Haider Hussain (), (born 14 December 1979 in Karachi) is a field hockey forward player who was a member of the Pakistan national men's field hockey team, playing in the qualifiers for the 2000 Olympics.

Early life 
Born at Karachi's sharyar hospital, Nazimabad on 14 December 1979. Haider is a former pupil of Karachi's Habib Public School, the school of many other hockey stars. In fact, it has been rightly remarked that hockey is taught as a subject in this school.
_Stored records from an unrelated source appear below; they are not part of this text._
===== config.mk =====
export PLATFORM = sky130hd
export DESIGN_NAME = fetch_unit
export DESIGN_NICKNAME = d
export VERILOG_FILES = /design/src/rtl/fetch_unit.sv
export SDC_FILE = /design/constraint.sdc
export NUM_CORES = 1
export LEC_CHECK = 0
export CORE_UTILIZATION = 41
export CTS_BUF_LIST = sky130_fd_sc_hd__clkbuf_8 sky130_fd_sc_hd__clkbuf_16
export DETAILED_ROUTE_END_ITERATION = 8
export GPL_TIMING_DRIVEN = 0
export PLACE_DENSITY = 0.8
export SLEW_MARGIN = 20
export SYNTH_ARGS = -nofsm -noshare
export SYNTH_HDL_FRONTEND = slang
export SYNTH_SLANG_ARGS = --single-unit

===== constraint.sdc =====
create_clock -name clk -period 2 [get_ports clk]
set_input_delay 0.4 -clock clk [delete_from_list [all_inputs] [get_ports clk]]
set_output_delay 0.4 -clock clk [all_outputs]
set_load 0.03 [all_outputs]

===== src/rtl/fetch_unit.sv =====
// Fetch stage: drives the program counter to a combinational instruction memory,
// captures the returned word into an IR and hands it to decode over valid/ready.
module fetch_unit #(
  parameter int INSTRUCTION_WIDTH = 40,
  parameter int PC_WIDTH          = 5,
  parameter int RESET_PC          = 0
) (
  input  logic                         clk,
  input  logic                         rst_n,
  input  logic                         run_i,
  input  logic                         halt_i,
  input  logic                         jump_en_i,
  input  logic [PC_WIDTH-1:0]          jump_addr_i,
  output logic [PC_WIDTH-1:0]          pc_o,
  input  logic [INSTRUCTION_WIDTH-1:0] instr_i,
  output logic [INSTRUCTION_WIDTH-1:0] ir_o,
  output logic [PC_WIDTH-1:0]          ir_pc_o,
  output logic                         ir_valid_o,
  input  logic                         ir_ready_i,
  output logic [1:0]                   state_o
);

  localparam logic [1:0] S_IDLE = 2'b00;
  localparam logic [1:0] S_RUN  = 2'b01;
  localparam logic [1:0] S_HALT = 2'b10;

  logic [1:0]                   state_q, state_d;
  logic [PC_WIDTH-1:0]          pc_q, pc_d;
  logic [PC_WIDTH-1:0]          ir_pc_q, ir_pc_d;
  logic [INSTRUCTION_WIDTH-1:0] ir_q, ir_d;
  logic                         ir_valid_q, ir_valid_d;
  logic                         consume, load_ok;

  assign consume = ir_valid_q & ir_ready_i;
  assign load_ok = ~ir_valid_q | ir_ready_i;

  always_ff @(posedge clk or negedge rst_n) begin
    if (!rst_n) state_q <= S_IDLE;
    else        state_q <= state_d;
  end

  always_comb begin
    state_d = state_q;
    case (state_q)
      S_IDLE: if (!jump_en_i && run_i) state_d = S_RUN;
      S_RUN: begin
        if (halt_i)         state_d = S_HALT;
        else if (jump_en_i) state_d = S_RUN;
        else if (!run_i)    state_d = S_IDLE;
      end
      S_HALT: if (jump_en_i) state_d = S_RUN;
      default: state_d = S_IDLE;
    endcase
  end

  // Datapath next-state; a jump always flushes, which also retires any IR in flight.
  always_comb begin
    pc_d       = pc_q;
    ir_d       = ir_q;
    ir_pc_d    = ir_pc_q;
    ir_valid_d = ir_valid_q & ~consume;
    case (state_q)
      S_IDLE: begin
        if (jump_en_i) begin
          pc_d       = jump_addr_i;
          ir_valid_d = 1'b0;
        end
      end
      S_RUN: begin
        if (halt_i) begin
          ir_valid_d = 1'b0;
        end else if (jump_en_i) begin
          pc_d       = jump_addr_i;
          ir_valid_d = 1'b0;
        end else if (run_i && load_ok) begin
          ir_d       = instr_i;
          ir_pc_d    = pc_q;
          ir_valid_d = 1'b1;
          pc_d       = pc_q + PC_WIDTH'(1);
        end
      end
      S_HALT: begin
        ir_valid_d = 1'b0;
        if (jump_en_i) pc_d = jump_addr_i;
      end
      default: ir_valid_d = 1'b0;
    endcase
  end

  always_ff @(posedge clk or negedge rst_n) begin
    if (!rst_n) begin
      pc_q       <= PC_WIDTH'(RESET_PC);
      ir_q       <= '0;
      ir_pc_q    <= '0;
      ir_valid_q <= 1'b0;
    end else begin
      pc_q       <= pc_d;
      ir_q       <= ir_d;
      ir_pc_q    <= ir_pc_d;
      ir_valid_q <= ir_valid_d;
    end
  end

  assign pc_o       = pc_q;
  assign ir_o       = ir_q;
  assign ir_pc_o    = ir_pc_q;
  assign ir_valid_o = ir_valid_q;
  assign state_o    = state_q;

endmodule


Word-level counts from Yosys, hierarchy flattened --
Index checks and enable logic that the tools add are counted. W data, S select, Z words.
Cells by class: bitwise operators 7, equality and inequality tests 8, muxes and demuxes 16, reductions and logical operators 9, add/sub/neg operators 1
Operators by type and width (count):
- $mux W5 | 4
- $mux W2 | 5
- $pmux W5 S2 | 1
- $reduce_and A4 Y1 | 2
- $ne A2 B2 Y1 const B | 3
- $pmux W2 S3 | 1
- $add A5 B1 Y5 const B | 1
- $mux W1 | 4
- $ne A4 B4 Y1 const B | 1
- $not A1 Y1 | 4
- $ne A3 B3 Y1 const B | 1
- $reduce_and A3 Y1 | 1
- $and A1 B1 Y1 | 2
- $eq A2 B1 Y1 const B | 1
- $eq A2 B2 Y1 const B | 1
- $logic_and A1 B1 Y1 | 2
- $logic_not A2 Y1 | 1
- $ne A2 B1 Y1 const B | 1
- $pmux W1 S2 | 1
- $reduce_bool A2 Y1 | 1
- $reduce_or A2 Y1 | 1
- $logic_not A1 Y1 | 1
- $or A1 B1 Y1 | 1
Word-level totals: input port bits 51, register bits 53, word-level logic and storage cells 46

Depth between registers and ports, before layout --
Gate-level depths: netlist of run 1.
depth in word-level cells 7, mapped depth 6, gate-level depth less buffers 5

Least setup slack after synthesis of run 1 --
OpenSTA, ideal clock, no wires.
kind register to register, from register state_q[0], in the netlist state_o[0], to register ir_q[13], in the netlist ir_o[13], clock period less this slack 1829 ps, path buffers 2, setup time 125 ps, slack 171 ps, arrival 1704 ps, stages on the path, launching flop included 6, cell sequence dfrtp_1 -> buf_6 -> nand3_2 -> nor4_4 -> buf_6 -> mux2_4
On the way: longest elaborated chain between the ends 2
RTL lines:
- from (decl) | RTL line 27 | logic [1:0] state_q, state_d;
- from (signal assigned) | RTL line 39 | else state_q <= state_d;
- $eq A2 B1 Y1 | RTL line 62 | case (state_q)
- $reduce_and A4 Y1 (no source line)
- to (signal assigned) | RTL line 98 | ir_q <= ir_d;
- to (decl) | RTL line 30 | logic [INSTRUCTION_WIDTH-1:0] ir_q, ir_d;
No other way between the ends. A chain may end at the register's enable or synchronous reset.

Final worst setup path of run 1 --
from register state_q[1], in the netlist state_o[1], to output port state_o[1]
RTL lines:
- to (decl) | RTL line 20 | output logic [1:0] state_o
No word-level cell between the ends.

==> results of run 1 <==
[final timing paths]
| kind | startpoint | cells past startpoint | to |
|---|---|---|---|
| max | state_o[1]$_DFFE_PN0P_ | 1 | state_o[1] |
| min | rst_n | 1 | ir_o[7]$_DFFE_PN0P_ |
| max reg2reg | state_o[1]$_DFFE_PN0P_ | 3 | pc_o[1]$_DFFE_PN0P_ |
| min reg2reg | ir_pc_o[1]$_DFFE_PN0P_ | 1 | ir_pc_o[1]$_DFFE_PN0P_ |
| max in group asynchronous | rst_n | 1 | ir_pc_o[0]$_DFFE_PN0P_ |
| min in group clk | jump_en_i | 2 | state_o[1]$_DFFE_PN0P_ |
[through the flow]
step	cells	setup slack, ns	power (mW)
3_5_place_dp	317	-0.382	5.02
5_1_grt	327	0.00488	5.91
6_report	327	0.0588	5.59
3_3_place_gp	317	-1.07	4.96
4_1_cts	327	0.0360	5.65
2_1_floorplan	145	0.171	3.68
[layout make-up]
cell class / count / area, µm²
buffer: 7 / 68.8
clock buffer: 5 / 68.8
clock inverter: 3 / 22.5
fill: 426 / 1720
inverter: 2 / 7.51
multi-input combinational: 83 / 808
sequential: 53 / 1330
tap: 70 / 87.6
timing repair buffer: 104 / 1030
[what timing repair did]
action                                  CTS  global route
endpoints found under the setup margin   40             1
pin swaps                                 1             0
resized for setup                         0             1
buffers inserted                          2             0
[layout by cell type, fill, tap and decap left out, types with 2 or more instances in the layout]
cell type,n
nand2b_1,2
a31oi_1,3
dfrtp_1,53
clkdlybuf4s50_1,101
mux2_2,37
inv_1,2
nand3_1,3
buf_4,4
clkbuf_8,5
nand2_1,6
clkinv_4,2
mux2_4,10
a31o_2,2
buf_6,5
a21oi_1,3
o22ai_1,3
[sequential cells by signal, summed over array words and instances, names as in the netlist]
name,flops
ir_o,40
ir_valid_o,1
pc_o,5
ir_pc_o,5
state_o,2
[power by group through the flow]
stage	registers, mW	logic (mW)	clock network [mW]
detailed placement	1.93	3.09	0
global route	1.99	3.25	0.672
CTS	1.91	3.11	0.629
global placement	1.90	3.06	0
finish	1.91	3.08	0.609
floorplan	2.94	0.734	0
[worst reg2reg max path, stage by stage (launching register included)]
cell and delay, ns:
dfrtp_1 0.48, o21ai_1 0.38, and2_0 0.33, mux2_2 0.38
[cells by family after synthesis]
kind of cell,count (synthesis)
simple gates,19
mux,48
buf+inv,9
fa+ha+maj,1
compound gates,15
flops,53
[metal layers]
| metal | GRT usage, % | part of all wire [%] | up-vias |
|---|---|---|---|
| met1 | 20.7 | 40 | 754 |
| met4 | 5.97 | 1.2 | 0 |
| met5 | 0 | 0 | - |
| met2 | 27.6 | 46 | 82 |
| li1 | - | - | 744 |
| met3 | 8.73 | 13 | 7 |
==> impl_metrics.json, run 1 <==
{
  "period_share_pct": 97.1,
  "internal_power_mw": 3.32,
  "p_sw_mw": 2.28,
  "synthTopCellsByArea": "dfrtp_1 60%, mux2_2 19%, mux2_4 6.8%",
  "setup_viol_count_final": 0,
  "dieArea_um2": 5690,
  "detail-route-antenna-nets": 0,
  "synth_seq_cells": 53,
  "synth_xor_area_share_pct": 0,
  "drtIter0Drc": 47,
  "synth_commonest_cells": "53 x dfrtp_1, 37 x mux2_2, 10 x mux2_4",
  "finalHoldViolCount": 0,
  "antenna_found_initial": 0,
  "swShare_pct": 40.7,
  "arrival_ns": 1.54,
  "period_minus_slack_ns": 1.94,
  "path_class": "flop to output port",
  "placed_cell_area_um2": 3320,
  "syn_area_um2": 2210,
  "muxShareOfSynthArea_pct": 26.1,
  "fin_area_um2": 3420,
  "clk_path_buf_depth": 2,
  "cts_buffers": 5,
  "post-synth-top-count-cell": "dfrtp_1",
  "synth_compound_area_share_pct": 4.53,
  "combPwrFrac_pct": 55.0,
  "routed_wl_um": 4740,
  "synth_warnings": 0,
  "h-tree-depth": 2,
  "netlist_instances": 145,
  "path_clk_slew_ns": 0.10,
  "cpPeakStageDelay_ns": 0.73,
  "max_freq_mhz": 515,
  "pwr-share-clk_pct": 10.9,
  "io_buffers": 102,
  "routedWlPerCell_um": 14.5,
  "drive_gt1_share_pct": 27.2,
  "syn_area_per_cell_um2": 15.2,
  "worstMarginPinSlew_ns": 0.638,
  "postSynthNetCount": 197,
  "hpwlAfterDp_um": 3550,
  "cp_top_family": "buffers and inverters",
  "critical_path_required_ns": 1.60,
  "fin_tns_setup_ns": 0,
  "drt_pre_antenna_iters": 4,
  "io_pins": 104,
  "r2r_setup_slack_ns": 0.33,
  "final_util_pct": 66.6,
  "drv_slew": 0,
  "synth_edf_count": 0,
  "skew_ns": 0.00791,
  "critPathMaxFanout": 7,
  "via_per_inst": 4.85,
  "synth_top_area_share_pct": 60.0,
  "hp-class": "input port to async pin",
  "p_seq_share_pct": 34.1,
  "layout.nets": 308,
  "die_y_um": 75.4,
  "status": "finished clean",
  "first_global_vias": 1603,
  "insertion_delay_ns": 0.31,
  "yosysTopAreaCell": "dfrtp_1",
  "area_growth_syn_to_layout_pct": 54.8,
  "cp_num_buf_inv": 1,
  "max_cap_violations": 0,
  "maxSlewHeadroom_pct": 57.5,
  "grt_pass1_wl_um": 7340,
  "irDropWorstVdd_v": 0.000903,
  "initial_core_util_pct": 43.0,
  "yosys.area_share.simple_pct": 5.38,
  "synth_ff_type": "dfrtp_1",
  "ys_types": 28,
  "holdWs_ns": 0.107,
  "cts-root-buf": "clkbuf_8",
  "grt_max_degree": 54,
  "clock_sinks": 53,
  "gp_congestion": 0.775,
  "cts_tree": "done",
  "vias": 1587,
  "crit_chain": "clkdlybuf4s50_1",
  "slowest_stage": "clkdlybuf4s50_1",
  "coreArea_um2": 5140,
  "synth_top_family_by_area": "multiplexers",
  "p_leak_nw": 1.42,
  "grt_usage_pct": 17.4,
  "rows": 26,
  "ys_async_sr_fraction_pct": 100,
  "antenna_cells": 0,
  "rsz0062_at_grt": "no",
  "overflow": 0,
  "ctsHoldBuffers": 0,
  "p_per_area_nw_per_um2": 1630,
  "end_kind": "output port",
  "synthAdderAreaFrac_pct": 0.566,
  "ys_seq_area_share_pct": 60.0,
  "route.detailed.drc": 0,
  "startpoint_type": "flop",
  "die_x_um": 75.4
}
Power figures use the tool's default switching activity.
==> inputs of run 2 (changes only) <==
--- a/config.mk
+++ b/config.mk
@@ -5,11 +5,12 @@
 export SDC_FILE = /design/constraint.sdc
 export NUM_CORES = 1
 export LEC_CHECK = 0
-export CORE_UTILIZATION = 41
+export ABC_AREA = 1
+export CORE_UTILIZATION = 43
 export CTS_BUF_LIST = sky130_fd_sc_hd__clkbuf_8 sky130_fd_sc_hd__clkbuf_16
 export DETAILED_ROUTE_END_ITERATION = 8
 export GPL_TIMING_DRIVEN = 0
-export PLACE_DENSITY = 0.8
+export PLACE_DENSITY = 0.81
 export SLEW_MARGIN = 20
 export SYNTH_ARGS = -nofsm -noshare
 export SYNTH_HDL_FRONTEND = slang
==> run 2 against run 1 <==
Compared with the run above:
- final area up 7.8%
- core utilization about the same
- largest power group unchanged
- wire length up 12%
- hold slack better by 0.015 ns
- first-iteration DRC count up 49%
- cell count up 37%
- non-clock buffer count up 2
- flip-flop and latch count unchanged
- clock skew down 0.00089 ns
- sequential power about the same
- power up 2.1%
==> impl_metrics.json, run 2 <==
{
  "io_pins": 104,
  "path_class": "flop to output port",
  "r2r-start": "state_o[0]$_DFFE_PN0P_",
  "p_seq_share_pct": 33.4,
  "routed_wl_um": 5330,
  "slowest_stage": "clkdlybuf4s50_1",
  "worstMarginPinSlew_ns": 0.663,
  "ys_async_sr_fraction_pct": 100,
  "rsz0062_at_grt": "no",
  "cts_buffers": 5,
  "first_global_vias": 1867,
  "rows": 27,
  "muxShareOfSynthArea_pct": 0,
  "post_cts_resized": 0,
  "clock_sinks": 53,
  "setup_viol_count_final": 0,
  "post-synth-top-count-cell": "nand2_1",
  "end_kind": "output port",
  "critical_path_required_ns": 1.60,
  "coreArea_um2": 5540,
  "critPathMaxFanout": 7,
  "drt_pre_antenna_iters": 4,
  "startpoint_type": "flop",
  "detail-route-antenna-nets": 0,
  "maxSlewHeadroom_pct": 55.8,
  "synth_ff_type": "dfrtp_1",
  "synth_seq_cells": 53,
  "synthAdderAreaFrac_pct": 0.503,
  "rr_endpoint": "ir_o[4]$_DFFE_PN0P_",
  "largest_register_ffs": 40,
  "yosysTopAreaCell": "dfrtp_1",
  "overflow": 0,
  "netlist_instances": 265,
  "synthTopCellsByArea": "dfrtp_1 53%, o21ai_2 16%, nand2_1 11%",
  "routedWlPerCell_um": 11.9,
  "layout.nets": 427,
  "crit_chain": "clkdlybuf4s50_1",
  "p_leak_nw": 1.82,
  "skew_ns": 0.00703,
  "fin_area_um2": 3690,
  "period_share_pct": 94.5,
  "combPwrFrac_pct": 56.6,
  "initial_core_util_pct": 44.9,
  "multi_input_area_um2": 862,
  "crit_end": "pc_o[0]",
  "r2r_setup_slack_ns": 0.57,
  "syn_area_per_cell_um2": 9.39,
  "syn_area_um2": 2490,
  "path_clk_slew_ns": 0.09,
  "hp-class": "input port to async pin",
  "via_per_inst": 4.58,
  "status": "finished clean",
  "internal_power_mw": 3.18,
  "antenna_found_initial": 0,
  "synth_edf_count": 0,
  "hpwlAfterDp_um": 3930,
  "cpPeakStageDelay_ns": 0.72,
  "p_per_area_nw_per_um2": 1550,
  "swShare_pct": 44.3,
  "final_common_cell": "clkdlybuf4s50_1",
  "grt_usage_pct": 18.1,
  "io_buffers": 103,
  "finalHoldViolCount": 0,
  "placed_cell_area_um2": 3610,
  "gp_congestion": 0.810,
  "max_cap_violations": 0,
  "area_growth_syn_to_layout_pct": 48.3,
  "yosys.area_share.simple_pct": 16.0,
  "drive_gt1_share_pct": 17.6,
  "total_power_mw": 5.71,
  "vias": 2054,
  "synth_top_family_by_area": "compound AO/OA/AOI/OAI gates",
  "dieArea_um2": 6100,
  "antenna_cells": 0,
  "postSynthNetCount": 317,
  "post_cts_buffers": 0,
  "die_x_um": 78.1,
  "synth_compound_area_share_pct": 17.7,
  "max_freq_mhz": 529,
  "ctsHoldBuffers": 0,
  "cp_num_cells": 1,
  "pwr-share-clk_pct": 9.9,
  "synth_warnings": 0,
  "drtIter0Drc": 70,
  "drv_slew": 0,
  "ys_types": 18,
  "synth_top_area_share_pct": 53.3,
  "insertion_delay_ns": 0.30,
  "ys_seq_area_share_pct": 53.3,
  "grt_pass1_wl_um": 8640,
  "cp_num_buf_inv": 1,
  "arrival_ns": 1.49,
  "grt_max_degree": 54,
  "clk_path_buf_depth": 2,
  "fillers": 476,
  "die_y_um": 78.1,
  "crit_start": "pc_o[0]$_DFFE_PN0P_",
  "cts-root-buf": "clkbuf_8",
  "cp_top_family": "buffers and inverters",
  "irDropWorstVdd_v": 0.000807,
  "cts_tree": "done",
  "period_minus_slack_ns": 1.89,
  "p_sw_mw": 2.53,
  "synth_commonest_cells": "71 x nand2_1, 53 x dfrtp_1, 51 x inv_1",
  "synth_xor_area_share_pct": 0.352,
  "final_cell_mix": "102 x clkdlybuf4s50_1, 71 x nand2_1, 53 x inv_1, 53 x dfrtp_1, 45 x o21ai_2",
  "route.detailed.drc": 0,
  "seq_area_um2": 1330,
  "h-tree-depth": 2,
  "reg2reg_depth": 6
}
-- run 2: changes by cell type after synthesis, moves of 4 or more --
cell     previous run  this run
o21ai_0             1         8
nor2_1              1         9
inv_1               2        51
mux2_2             37         0
o21ai_2             0        45
nand2_1             6        71
nand3_1             3         8
mux2_4             10         0
buf_6               5         9
-- run 2: worst min path at each step --
stage | start | depth (start not counted) | endpoint | slack (ns)
finish | rst_n | 1 | ir_o[35]$_DFFE_PN0P_ | 0.12
global route | rst_n | 1 | ir_o[34]$_DFFE_PN0P_ | 0.17
CTS | rst_n | 1 | ir_o[34]$_DFFE_PN0P_ | 0.15
detailed placement | ir_o[21]$_DFFE_PN0P_ | 2 | ir_o[21]$_DFFE_PN0P_ | 0.47
global placement | ir_o[20]$_DFFE_PN0P_ | 2 | ir_o[20]$_DFFE_PN0P_ | 0.46
floorplan | rst_n | 0 | ir_o[0]$_DFFE_PN0P_ | 0.10
-- run 2: final cells by class --
type | instances | area share, %
tap | 72 | 2.44
sequential | 53 | 35.9
timing repair buffer | 103 | 27.9
buffer | 10 | 2.85
inverter | 52 | 5.29
clock inverter | 3 | 0.407
clock buffer | 5 | 1.86
multi-input combinational | 150 | 23.4
-- run 2: per-stage QoR --
stage	hold WS (ns)	setup slack (ns)	utilization (%)	TNS, ns	cells
floorplan	0.104	0.547	-	0	265
global placement	0.463	-1.07	65.2	-56.61	440
detailed placement	0.466	0.104	65.1	0	440
CTS	0.151	0.0928	66.6	0	448
global route	0.171	0.0421	66.6	0	448
finish	0.122	0.110	66.6	0	448
-- run 2: logic make-up (layout without fill, tap and decap cells) --
group	after synthesis	count (layout)
adders and majority gates	1	1
and+or+nand+nor	94	94
AOI/OAI and AO/OA	54	54
xor gates and xnor gates	1	1
DFF	53	53
buffers and inverters	62	173
-- run 2: power by group through the flow --
stage / Sequential, mW / Combinational (mW) / Clock, mW
after CTS: 1.91 / 3.27 / 0.590
after global placement: 1.92 / 3.20 / 0
after floorplan: 2.91 / 0.919 / 0
after detailed placement: 1.93 / 3.26 / 0
after global routing: 1.98 / 3.44 / 0.638
final: 1.91 / 3.23 / 0.566
-- run 2: per-layer routing --
| layer | global-route usage [%] | part of all wire, % |
|---|---|---|
| met3 | 5.47 | 6.7 |
| met2 | 30.4 | 50 |
| met4 | 4.44 | 0.56 |
| met1 | 22.8 | 43 |
| met5 | 0 | 0 |
==> inputs of run 3 (changes only) <==
--- a/config.mk
+++ b/config.mk
@@ -10,6 +10,7 @@
 export CTS_BUF_LIST = sky130_fd_sc_hd__clkbuf_8 sky130_fd_sc_hd__clkbuf_16
 export DETAILED_ROUTE_END_ITERATION = 8
 export GPL_TIMING_DRIVEN = 0
+export MAX_ROUTING_LAYER = met4
 export PLACE_DENSITY = 0.81
 export SLEW_MARGIN = 20
 export SYNTH_ARGS = -nofsm -noshare
==> run 3 against run 2 <==
Compared with the run above:
- final area did not move
- combinational power barely moved
- global-route usage rose by 0.44 points
- clock skew rose by 0.0023 ns
- sequential share of layout area did not move
- highest routed layer unchanged
- non-clock buffer count did not move
- clock power barely moved
- fmax barely moved
- flip-flop and latch count did not move
- first-iteration DRC count fell by 1.4%
- via count fell by 0.19%
==> impl_metrics.json, run 3 (synthesis results as in run 2) <==
{
  "maxSlewHeadroom_pct": 55.9,
  "coreArea_um2": 5540,
  "final_common_cell": "clkdlybuf4s50_1",
  "final_cell_mix": "102 x clkdlybuf4s50_1, 71 x nand2_1, 53 x inv_1, 53 x dfrtp_1, 45 x o21ai_2",
  "path_class": "flop to output port",
  "crit_end": "pc_o[0]",
  "drtIter0Drc": 69,
  "crit_start": "pc_o[0]$_DFFE_PN0P_",
  "cp_top_family": "buffers and inverters",
  "drt_pre_antenna_iters": 4,
  "post_cts_buffers": 0,
  "p_per_area_nw_per_um2": 1550,
  "arrival_ns": 1.49,
  "fin_cells": 448,
  "finalHoldViolCount": 0,
  "cpPeakStageDelay_ns": 0.72,
  "overflow": 0,
  "layout.nets": 427,
  "vias": 2050,
  "area_growth_syn_to_layout_pct": 48.3,
  "die_y_um": 78.1,
  "critical_path_required_ns": 1.60,
  "grt_pass1_wl_um": 8650,
  "path_clk_slew_ns": 0.09,
  "p_leak_nw": 1.82,
  "rr_endpoint": "ir_o[4]$_DFFE_PN0P_",
  "io_buffers": 103,
  "setup_viol_count_final": 0,
  "reg2reg_depth": 6,
  "routed_wl_um": 5300,
  "die_x_um": 78.1,
  "period_share_pct": 94.5,
  "slowest_stage": "clkdlybuf4s50_1",
  "r2r_setup_slack_ns": 0.57,
  "insertion_delay_ns": 0.30,
  "placedCellCount": 440,
  "hpwlAfterDp_um": 3930,
  "routedWlPerCell_um": 11.8,
  "crit_chain": "clkdlybuf4s50_1",
  "cp_num_cells": 1,
  "max_freq_mhz": 529,
  "startpoint_type": "flop",
  "irDropWorstVdd_v": 0.000806,
  "largest_register_ffs": 40,
  "route.detailed.drc": 0,
  "antenna_cells": 0,
  "period_minus_slack_ns": 1.89,
  "r2r-start": "state_o[0]$_DFFE_PN0P_",
  "post_cts_resized": 0,
  "gp_congestion": 0.822,
  "cts_tree": "done",
  "fillers": 476,
  "grt_usage_pct": 18.5,
  "cts_buffers": 5,
  "detail-route-antenna-nets": 0,
  "clock_sinks": 53,
  "end_kind": "output port",
  "max_cap_violations": 0,
  "drive_gt1_share_pct": 17.6,
  "rows": 27,
  "grt_max_degree": 54,
  "worstMarginPinSlew_ns": 0.661,
  "antenna_found_initial": 0,
  "via_per_inst": 4.58,
  "cp_num_buf_inv": 1,
  "rsz0062_at_grt": "no",
  "drv_slew": 0,
  "first_global_vias": 1866,
  "ctsHoldBuffers": 0,
  "skew_ns": 0.00937,
  "hp-class": "input port to async pin",
  "critPathMaxFanout": 7,
  "io_pins": 104,
  "clk_path_buf_depth": 2,
  "status": "finished clean",
  "holdWs_ns": 0.120,
  "cts-root-buf": "clkbuf_8",
  "h-tree-depth": 2,
  "dieArea_um2": 6100,
  "initial_core_util_pct": 44.9
}
## run 3: layout make-up
cell class / instances / area (µm²) / area share, %
sequential: 53 / 1330 / 35.9
timing repair buffer: 103 / 1030 / 27.9
multi-input combinational: 150 / 862 / 23.4
inverter: 52 / 195 / 5.29
buffer: 10 / 105 / 2.85
tap: 72 / 90.1 / 2.44
clock buffer: 5 / 68.8 / 1.86
clock inverter: 3 / 15.0 / 0.407
## run 3: worst min-delay path by stage
stage	startpoint	endpoint
3_5_place_dp	ir_o[21]$_DFFE_PN0P_	ir_o[21]$_DFFE_PN0P_
5_1_grt	rst_n	ir_o[24]$_DFFE_PN0P_
6_report	rst_n	ir_o[35]$_DFFE_PN0P_
3_3_place_gp	ir_o[20]$_DFFE_PN0P_	ir_o[20]$_DFFE_PN0P_
4_1_cts	rst_n	ir_o[34]$_DFFE_PN0P_
2_1_floorplan	rst_n	ir_o[0]$_DFFE_PN0P_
He came from a sporting family; his father, Syed Nasim Hussain, was a former first-class Volleyball player. In early school life Haider was keen on playing various sports. He has taken part in athletics 400 to 1500 meters running and swimming, most of the time he used to play Basketball in his school life. Sir Abdul Waheed was a coach of Habib Public School hockey team, who was also a brother of Olympian Abdul Hameed former goal keeper of Pakistan's hockey team. Sir Abdul Waheed and Haider's father Syed Nasim Hussain had a great role in Haider's hockey career.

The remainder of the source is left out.